The band's council decided to try to help Eligwe after immigration officials rejected her request, but without success. "She put in a request for an honorary citizenship within our community and we felt obliged to do it, seeing that she served our community so well," Sandy Bay Chief Irvin McIvor said. The band then argued in Federal Court that Eligwe should not be forced from Canada because the Immigration and Refugee Protection Act states that "every person registered as an Indian under the Indian Act has the right to enter into and remain in Canada."

The argument did not wash with Federal Court Judge Sean Harrington, who ruled that honorary memberships do not supersede decisions by the Immigration Department. "The proposition put forward, if brought to its extreme, is that each and every band . . . has the power to usurp the discretion of the minister of citizenship and immigration by accepting non-residents as band members, and thereby granting them permanent resident status," Harrington said in his July 19 ruling. McIvor hinted the decision may be appealed.

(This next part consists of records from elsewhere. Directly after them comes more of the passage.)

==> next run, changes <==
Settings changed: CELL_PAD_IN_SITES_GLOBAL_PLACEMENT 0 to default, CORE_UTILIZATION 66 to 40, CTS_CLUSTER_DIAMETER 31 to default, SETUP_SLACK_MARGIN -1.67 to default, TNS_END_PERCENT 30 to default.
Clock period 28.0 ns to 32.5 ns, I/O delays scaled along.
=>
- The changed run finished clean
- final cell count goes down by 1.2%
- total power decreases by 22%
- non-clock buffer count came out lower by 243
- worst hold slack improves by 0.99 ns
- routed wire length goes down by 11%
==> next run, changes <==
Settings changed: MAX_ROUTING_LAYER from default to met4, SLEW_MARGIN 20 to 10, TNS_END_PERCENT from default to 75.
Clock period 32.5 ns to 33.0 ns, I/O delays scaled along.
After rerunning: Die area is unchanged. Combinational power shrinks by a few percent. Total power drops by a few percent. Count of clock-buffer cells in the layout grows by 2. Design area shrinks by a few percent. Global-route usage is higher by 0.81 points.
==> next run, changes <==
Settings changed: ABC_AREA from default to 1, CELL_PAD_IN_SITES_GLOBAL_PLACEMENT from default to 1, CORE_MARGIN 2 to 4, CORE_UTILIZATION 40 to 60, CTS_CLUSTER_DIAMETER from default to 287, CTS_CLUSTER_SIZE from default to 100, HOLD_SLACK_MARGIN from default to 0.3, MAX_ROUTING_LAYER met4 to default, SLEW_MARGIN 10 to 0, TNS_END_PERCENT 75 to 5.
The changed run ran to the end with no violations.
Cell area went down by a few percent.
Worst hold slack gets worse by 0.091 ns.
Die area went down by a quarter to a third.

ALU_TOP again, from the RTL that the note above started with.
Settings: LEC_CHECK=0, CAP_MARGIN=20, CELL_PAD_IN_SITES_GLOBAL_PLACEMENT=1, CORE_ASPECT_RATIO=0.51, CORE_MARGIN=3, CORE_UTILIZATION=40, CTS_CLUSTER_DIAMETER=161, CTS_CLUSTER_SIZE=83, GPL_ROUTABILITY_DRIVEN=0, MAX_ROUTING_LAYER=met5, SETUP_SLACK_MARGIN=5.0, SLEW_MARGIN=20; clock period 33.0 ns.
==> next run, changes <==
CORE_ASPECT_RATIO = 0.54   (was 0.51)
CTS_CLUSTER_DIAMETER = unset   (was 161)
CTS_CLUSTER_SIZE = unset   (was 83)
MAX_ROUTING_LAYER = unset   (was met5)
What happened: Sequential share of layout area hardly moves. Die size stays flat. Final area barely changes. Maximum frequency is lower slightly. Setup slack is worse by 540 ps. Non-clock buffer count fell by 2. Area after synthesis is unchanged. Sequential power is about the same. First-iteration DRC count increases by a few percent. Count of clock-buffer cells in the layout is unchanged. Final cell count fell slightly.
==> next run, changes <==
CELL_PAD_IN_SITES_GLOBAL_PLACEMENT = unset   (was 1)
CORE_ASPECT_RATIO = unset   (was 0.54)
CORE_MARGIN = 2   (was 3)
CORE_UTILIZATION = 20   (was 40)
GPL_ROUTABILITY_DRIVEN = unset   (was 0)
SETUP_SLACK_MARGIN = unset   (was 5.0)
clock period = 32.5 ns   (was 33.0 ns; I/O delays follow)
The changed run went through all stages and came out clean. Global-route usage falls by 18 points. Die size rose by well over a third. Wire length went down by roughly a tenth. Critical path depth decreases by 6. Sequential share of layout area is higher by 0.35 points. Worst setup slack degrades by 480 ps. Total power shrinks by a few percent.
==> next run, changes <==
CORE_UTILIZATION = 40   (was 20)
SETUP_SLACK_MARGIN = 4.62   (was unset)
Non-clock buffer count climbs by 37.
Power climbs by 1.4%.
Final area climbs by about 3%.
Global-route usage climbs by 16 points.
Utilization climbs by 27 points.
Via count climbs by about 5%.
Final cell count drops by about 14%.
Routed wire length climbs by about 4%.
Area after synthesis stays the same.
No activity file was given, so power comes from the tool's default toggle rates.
Setup of build 92:
// BobTop
module BobTop (
	clock,
	reset,
	rx,
	runway_override,
	emergency_override,
	tx,
	framing_error,
	runway_active,
	emergency,
	receiving,
	sending
);
	input wire clock;
	input wire reset;
	input wire rx;
	input wire [1:0] runway_override;
	input wire emergency_override;
	output wire tx;
	output wire framing_error;
	output wire [1:0] runway_active;
	output wire emergency;
	output wire receiving;
	output wire sending;
	wire [7:0] uart_rx_data;
	wire [7:0] uart_tx_data;
	wire uart_rx_valid;
	wire uart_tx_ready;
	wire uart_tx_send;
	UartRX #(
		.CLK_HZ(25000000),
		.BAUD_RATE(115200)
	) receiver(
		.clock(clock),
		.reset(reset),
		.rx(rx),
		.data(uart_rx_data),
		.done(uart_rx_valid),
		.framing_error(framing_error),
		.receiving(receiving)
	);
	UartTX #(
		.CLK_HZ(25000000),
		.BAUD_RATE(115200)
	) transmitter(
		.clock(clock),
		.reset(reset),
		.send(uart_tx_send),
		.data(uart_tx_data),
		.tx(tx),
		.ready(uart_tx_ready),
		.sending(sending)
	);
	reg [1:0] ro_temp;
	reg [1:0] ro_sync;
	reg eo_temp;
	reg eo_sync;
	always @(posedge clock) begin
		ro_temp <= runway_override;
		eo_temp <= emergency_override;
		ro_sync <= ro_temp;
		eo_sync <= eo_temp;
	end
	Bob bobby(
		.clock(clock),
		.reset(reset),
		.uart_rx_data(uart_rx_data),
		.uart_rx_valid(uart_rx_valid),
		.uart_tx_data(uart_tx_data),
		.uart_tx_ready(uart_tx_ready),
		.uart_tx_send(uart_tx_send),
		.runway_active(runway_active),
		.runway_override(ro_sync),
		.emergency_out(emergency),
		.emergency_override(eo_sync)
	);
endmodule
Size in the first run: roughly 1500 cells after synthesis, roughly 300 flip-flops, about 15000 sq um of cells after synthesis.
Settings: LEC_CHECK=0, CAP_MARGIN=30, CELL_PAD_IN_SITES_DETAIL_PLACEMENT=2, CORE_MARGIN=4, CORE_UTILIZATION=28, CTS_CLUSTER_DIAMETER=338, GPL_TIMING_DRIVEN=0, HOLD_SLACK_MARGIN=0.01, MAX_ROUTING_LAYER=met4, PLACE_DENSITY=0.83, SLEW_MARGIN=25, TNS_END_PERCENT=25; clock period 19.5 ns.
run.sh (not shown) runs the stock make flow with config.mk's settings and CLKGATE_MAP_FILE=.
Looking at the reports, build 92 completed the entire flow and the layout it produced met the timing, design-rule and antenna checks.
Input-level comparison between build 46 and build 92:
Settings: CORE_UTILIZATION now 38, was 28; GPL_TIMING_DRIVEN no longer set, was 0; PLACE_DENSITY no longer set, was 0.83; CAP_MARGIN now 20, was 30; TNS_END_PERCENT no longer set, was 25; CTS_CLUSTER_DIAMETER no longer set, was 338; SLEW_MARGIN now 40, was 25; the clock period (ns, I/O delays scaled along) now 17.5, was 19.5.
==> comparison <==
Delta (build 46 minus build 92): overall power consumption up 7.1%; combinational share of power down 3.1 points; clock network fraction of total power up 0.3 points; die outline height down about 14%; fraction of area in multi-input gates up 1.3 points. Build 46 vs. build 92: final net count went down by 61; initial antenna violation count went up by 1.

"The Federal Court cannot decide whom we make honorary members or who lives in our community," he said. "I think there'll be another page to the story." Harrington pointed out that nuns can apply for work permits to stay in Canada if they are truly engaged in religious activities, but he raised questions about Eligwe's role. "(Eligwe) has worked here as a short-order cook and in other non-religious capacities, although she has also led the band's choir and has been of spiritual assistance to many," he said in his ruling.

Immigration officials decided Eligwe is unlikely to face persecution in her home country because she hails from a region that is predominantly Christian. The African nation is governed by an elected civilian regime, but is suffering from ethnic and class tension, especially in the oil-rich Niger Delta.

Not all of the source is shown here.